THE PROBLEM: Return the records, each one exactly as written.

(Stored entries)
<file path="config.mk">
export PLATFORM = sky130hd
export DESIGN_NAME = snapshot_rle_stream_decoder_top_flat
export DESIGN_NICKNAME = d
export VERILOG_FILES = /design/src/sv/srd_pkg.sv /design/src/sv/srd_if.sv /design/src/sv/srd_parser.sv /design/src/sv/srd_result_fifo.sv /design/src/sv/snapshot_rle_stream_decoder_top.sv /design/src/flat_wrapper.sv
export SDC_FILE = /design/constraint.sdc
export NUM_CORES = 1
export LEC_CHECK = 0
export BUFFER_PORTS_ARGS = -buffer_cell sky130_fd_sc_hd__buf_4
export CORE_MARGIN = 10
export CORE_UTILIZATION = 45
export DETAILED_ROUTE_END_ITERATION = 8
export MAX_ROUTING_LAYER = met4
export SLEW_MARGIN = 0
export SYNTH_ARGS = -nofsm -noshare
export SYNTH_HDL_FRONTEND = slang
export SYNTH_HIERARCHICAL = 1
export SYNTH_SLANG_ARGS = --single-unit
</file>
<file path="constraint.sdc">
create_clock -name clk_i -period 7 [get_ports clk_i]
set_clock_uncertainty 0.2 [all_clocks]
set_input_delay 0.35 -clock clk_i [delete_from_list [all_inputs] [get_ports clk_i]]
set_output_delay 0.35 -clock clk_i [all_outputs]
set_load 0.03 [all_outputs]
</file>
<file path="src/hw/rtl/ccp_pkg.sv">
// shared types and constants for the cat command parser
// no dependencies
`timescale 1ns / 1ps
package ccp_pkg;
    localparam int BufferDepth = 64;
    localparam int CntW = $clog2(BufferDepth + 1);
    localparam int FreqDigits = 11;

    typedef struct packed {
        logic [7:0]  rx_byte;
        logic [31:0] current_freq;
    } t_in_item;

    typedef struct packed {
        logic [7:0]  out_byte;
        logic        byte_valid;
        logic        last;
        logic        freq_update;
        logic [31:0] new_freq;
        logic        transmit_request;
        logic        receive_request;
    } t_out_item;

    typedef enum logic [2:0] {
        CMD_SETF, CMD_QUERYF, CMD_RX, CMD_TX, CMD_TY, CMD_IF, CMD_BAD
    } t_cmd_kind;

    // command handed from front to back
    typedef struct packed {
        t_cmd_kind   kind;
        logic [7:0]  c1;
        logic [31:0] freq;
        logic        tx_state;
    } t_cmd;

    typedef enum logic [2:0] {
        ST_IDLE, ST_PARSE, ST_CONV, ST_EMIT
    } t_back_state;

    localparam logic [7:0] ChSemi = 8'h3B;
endpackage

</file>
<file path="src/hw/rtl/ccp_front.sv">
// front part: buffers bytes, parses set-frequency digits, classifies commands
// depends on ccp_pkg
`timescale 1ns / 1ps
module ccp_front import ccp_pkg::*; (
    input  logic     i_clk,
    input  logic     i_rst_n,
    input  logic     i_valid,
    output logic     o_stall,
    input  t_in_item i_item,
    output logic     o_cmd_valid,
    input  logic     i_cmd_stall,
    output t_cmd     o_cmd
);
    logic [CntW-1:0] r_fill, n_fill;
    logic [7:0]      r_c0, r_c1;
    logic [32:0]     r_acc;   // running set-frequency value, bit 32 = saturated
    logic            r_dig_on;
    logic            r_tx, r_cmd_valid;
    t_cmd            r_cmd;
    logic            acc_take;
    logic [7:0]      ch;
    logic [3:0]      dig;
    logic            is_dig;
    logic [36:0]     mul;
    logic            accept;
    t_cmd_kind       kind;

    assign accept = i_valid && !o_stall;
    assign o_stall = r_cmd_valid && i_cmd_stall;
    assign ch = i_item.rx_byte;
    assign is_dig = ch >= 8'h30 && ch <= 8'h39;
    assign dig = 4'(ch - 8'h30);
    assign mul = {4'd0, r_acc[31:0]} * 37'd10 + {33'd0, dig};
    assign acc_take = r_fill >= CntW'(2) && r_dig_on && is_dig;

    always_comb begin
        priority if (r_c0 == "F" && r_fill == CntW'(13)) kind = CMD_SETF;
        else if (r_c0 == "F" && r_fill == CntW'(2)) kind = CMD_QUERYF;
        else if (r_fill == CntW'(2) && r_c0 == "R" && r_c1 == "X") kind = CMD_RX;
        else if (r_fill == CntW'(2) && r_c0 == "T" && r_c1 == "X") kind = CMD_TX;
        else if (r_fill == CntW'(2) && r_c0 == "T" && r_c1 == "Y") kind = CMD_TY;
        else if (r_fill == CntW'(2) && r_c0 == "I" && r_c1 == "F") kind = CMD_IF;
        else kind = CMD_BAD;
    end

    always_comb begin
        n_fill = r_fill;
        if (ch == ChSemi) n_fill = '0;
        else if (r_fill < CntW'(BufferDepth)) n_fill = r_fill + CntW'(1);
    end

    always_ff @(posedge i_clk) begin
        if (accept && ch != ChSemi && r_fill < CntW'(BufferDepth)) begin
            if (r_fill == CntW'(0)) r_c0 <= ch;
            if (r_fill == CntW'(1)) r_c1 <= ch;
        end
        if (accept) begin
            if (ch == ChSemi || r_fill == CntW'(0)) begin
                r_acc <= '0;
                r_dig_on <= 1'b1;
            end else if (r_fill >= CntW'(2) && r_fill < CntW'(BufferDepth)) begin
                if (acc_take) begin
                    r_acc <= (r_acc[32] || mul[36:32] != 5'd0) ? {1'b1, 32'hFFFF_FFFF}
                                                                : {1'b0, mul[31:0]};
                end else begin
                    r_dig_on <= 1'b0;
                end
            end
        end
        if (accept && ch == ChSemi) begin
            r_cmd.kind <= kind;
            r_cmd.c1 <= r_c1;
            r_cmd.freq <= (kind == CMD_SETF) ? r_acc[31:0] : i_item.current_freq;
            r_cmd.tx_state <= r_tx;
        end
    end

    always_ff @(posedge i_clk) begin
        if (!i_rst_n) begin
            r_fill <= '0;
            r_tx <= 1'b0;
            r_cmd_valid <= 1'b0;
        end else begin
            if (accept) r_fill <= n_fill;
            if (accept && ch == ChSemi) begin
                r_cmd_valid <= 1'b1;
                if (kind == CMD_RX) r_tx <= 1'b0;
                if (kind == CMD_TX) r_tx <= 1'b1;
            end else if (!i_cmd_stall) begin
                r_cmd_valid <= 1'b0;
            end
        end
    end

    assign o_cmd_valid = r_cmd_valid;
    assign o_cmd = r_cmd;

`ifndef NO_ASSERTIONS
    a_fill_bound: assert property (@(posedge i_clk) disable iff (!i_rst_n)
        r_fill <= CntW'(BufferDepth)) else $error("fill over depth");
    a_semi_clears: assert property (@(posedge i_clk) disable iff (!i_rst_n)
        accept && ch == ChSemi |=> r_fill == '0 && r_cmd_valid) else $error("semi");
    a_hold: assert property (@(posedge i_clk) disable iff (!i_rst_n)
        r_cmd_valid && i_cmd_stall |=> r_cmd_valid && $stable(r_cmd)) else $error("hold");
`endif
endmodule

</file>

RESPONSE FOR THIS EXERCISE:
<file path="config.mk">
export PLATFORM = sky130hd
export DESIGN_NAME = snapshot_rle_stream_decoder_top_flat
export DESIGN_NICKNAME = d
export VERILOG_FILES = /design/src/sv/srd_pkg.sv /design/src/sv/srd_if.sv /design/src/sv/srd_parser.sv /design/src/sv/srd_result_fifo.sv /design/src/sv/snapshot_rle_stream_decoder_top.sv /design/src/flat_wrapper.sv
export SDC_FILE = /design/constraint.sdc
export NUM_CORES = 1
export LEC_CHECK = 0
export BUFFER_PORTS_ARGS = -buffer_cell sky130_fd_sc_hd__buf_4
export CORE_MARGIN = 10
export CORE_UTILIZATION = 45
export DETAILED_ROUTE_END_ITERATION = 8
export MAX_ROUTING_LAYER = met4
export SLEW_MARGIN = 0
export SYNTH_ARGS = -nofsm -noshare
export SYNTH_HDL_FRONTEND = slang
export SYNTH_HIERARCHICAL = 1
export SYNTH_SLANG_ARGS = --single-unit
</file>
<file path="constraint.sdc">
create_clock -name clk_i -period 7 [get_ports clk_i]
set_clock_uncertainty 0.2 [all_clocks]
set_input_delay 0.35 -clock clk_i [delete_from_list [all_inputs] [get_ports clk_i]]
set_output_delay 0.35 -clock clk_i [all_outputs]
set_load 0.03 [all_outputs]
</file>
<file path="src/hw/rtl/ccp_pkg.sv">
// shared types and constants for the cat command parser
// no dependencies
`timescale 1ns / 1ps
package ccp_pkg;
    localparam int BufferDepth = 64;
    localparam int CntW = $clog2(BufferDepth + 1);
    localparam int FreqDigits = 11;

    typedef struct packed {
        logic [7:0]  rx_byte;
        logic [31:0] current_freq;
    } t_in_item;

    typedef struct packed {
        logic [7:0]  out_byte;
        logic        byte_valid;
        logic        last;
        logic        freq_update;
        logic [31:0] new_freq;
        logic        transmit_request;
        logic        receive_request;
    } t_out_item;

    typedef enum logic [2:0] {
        CMD_SETF, CMD_QUERYF, CMD_RX, CMD_TX, CMD_TY, CMD_IF, CMD_BAD
    } t_cmd_kind;

    // command handed from front to back
    typedef struct packed {
        t_cmd_kind   kind;
        logic [7:0]  c1;
        logic [31:0] freq;
        logic        tx_state;
    } t_cmd;

    typedef enum logic [2:0] {
        ST_IDLE, ST_PARSE, ST_CONV, ST_EMIT
    } t_back_state;

    localparam logic [7:0] ChSemi = 8'h3B;
endpackage

</file>
<file path="src/hw/rtl/ccp_front.sv">
// front part: buffers bytes, parses set-frequency digits, classifies commands
// depends on ccp_pkg
`timescale 1ns / 1ps
module ccp_front import ccp_pkg::*; (
    input  logic     i_clk,
    input  logic     i_rst_n,
    input  logic     i_valid,
    output logic     o_stall,
    input  t_in_item i_item,
    output logic     o_cmd_valid,
    input  logic     i_cmd_stall,
    output t_cmd     o_cmd
);
    logic [CntW-1:0] r_fill, n_fill;
    logic [7:0]      r_c0, r_c1;
    logic [32:0]     r_acc;   // running set-frequency value, bit 32 = saturated
    logic            r_dig_on;
    logic            r_tx, r_cmd_valid;
    t_cmd            r_cmd;
    logic            acc_take;
    logic [7:0]      ch;
    logic [3:0]      dig;
    logic            is_dig;
    logic [36:0]     mul;
    logic            accept;
    t_cmd_kind       kind;

    assign accept = i_valid && !o_stall;
    assign o_stall = r_cmd_valid && i_cmd_stall;
    assign ch = i_item.rx_byte;
    assign is_dig = ch >= 8'h30 && ch <= 8'h39;
    assign dig = 4'(ch - 8'h30);
    assign mul = {4'd0, r_acc[31:0]} * 37'd10 + {33'd0, dig};
    assign acc_take = r_fill >= CntW'(2) && r_dig_on && is_dig;

    always_comb begin
        priority if (r_c0 == "F" && r_fill == CntW'(13)) kind = CMD_SETF;
        else if (r_c0 == "F" && r_fill == CntW'(2)) kind = CMD_QUERYF;
        else if (r_fill == CntW'(2) && r_c0 == "R" && r_c1 == "X") kind = CMD_RX;
        else if (r_fill == CntW'(2) && r_c0 == "T" && r_c1 == "X") kind = CMD_TX;
        else if (r_fill == CntW'(2) && r_c0 == "T" && r_c1 == "Y") kind = CMD_TY;
        else if (r_fill == CntW'(2) && r_c0 == "I" && r_c1 == "F") kind = CMD_IF;
        else kind = CMD_BAD;
    end

    always_comb begin
        n_fill = r_fill;
        if (ch == ChSemi) n_fill = '0;
        else if (r_fill < CntW'(BufferDepth)) n_fill = r_fill + CntW'(1);
    end

    always_ff @(posedge i_clk) begin
        if (accept && ch != ChSemi && r_fill < CntW'(BufferDepth)) begin
            if (r_fill == CntW'(0)) r_c0 <= ch;
            if (r_fill == CntW'(1)) r_c1 <= ch;
        end
        if (accept) begin
            if (ch == ChSemi || r_fill == CntW'(0)) begin
                r_acc <= '0;
                r_dig_on <= 1'b1;
            end else if (r_fill >= CntW'(2) && r_fill < CntW'(BufferDepth)) begin
                if (acc_take) begin
                    r_acc <= (r_acc[32] || mul[36:32] != 5'd0) ? {1'b1, 32'hFFFF_FFFF}
                                                                : {1'b0, mul[31:0]};
                end else begin
                    r_dig_on <= 1'b0;
                end
            end
        end
        if (accept && ch == ChSemi) begin
            r_cmd.kind <= kind;
            r_cmd.c1 <= r_c1;
            r_cmd.freq <= (kind == CMD_SETF) ? r_acc[31:0] : i_item.current_freq;
            r_cmd.tx_state <= r_tx;
        end
    end

    always_ff @(posedge i_clk) begin
        if (!i_rst_n) begin
            r_fill <= '0;
            r_tx <= 1'b0;
            r_cmd_valid <= 1'b0;
        end else begin
            if (accept) r_fill <= n_fill;
            if (accept && ch == ChSemi) begin
                r_cmd_valid <= 1'b1;
                if (kind == CMD_RX) r_tx <= 1'b0;
                if (kind == CMD_TX) r_tx <= 1'b1;
            end else if (!i_cmd_stall) begin
                r_cmd_valid <= 1'b0;
            end
        end
    end

    assign o_cmd_valid = r_cmd_valid;
    assign o_cmd = r_cmd;

`ifndef NO_ASSERTIONS
    a_fill_bound: assert property (@(posedge i_clk) disable iff (!i_rst_n)
        r_fill <= CntW'(BufferDepth)) else $error("fill over depth");
    a_semi_clears: assert property (@(posedge i_clk) disable iff (!i_rst_n)
        accept && ch == ChSemi |=> r_fill == '0 && r_cmd_valid) else $error("semi");
    a_hold: assert property (@(posedge i_clk) disable iff (!i_rst_n)
        r_cmd_valid && i_cmd_stall |=> r_cmd_valid && $stable(r_cmd)) else $error("hold");
`endif
endmodule

</file>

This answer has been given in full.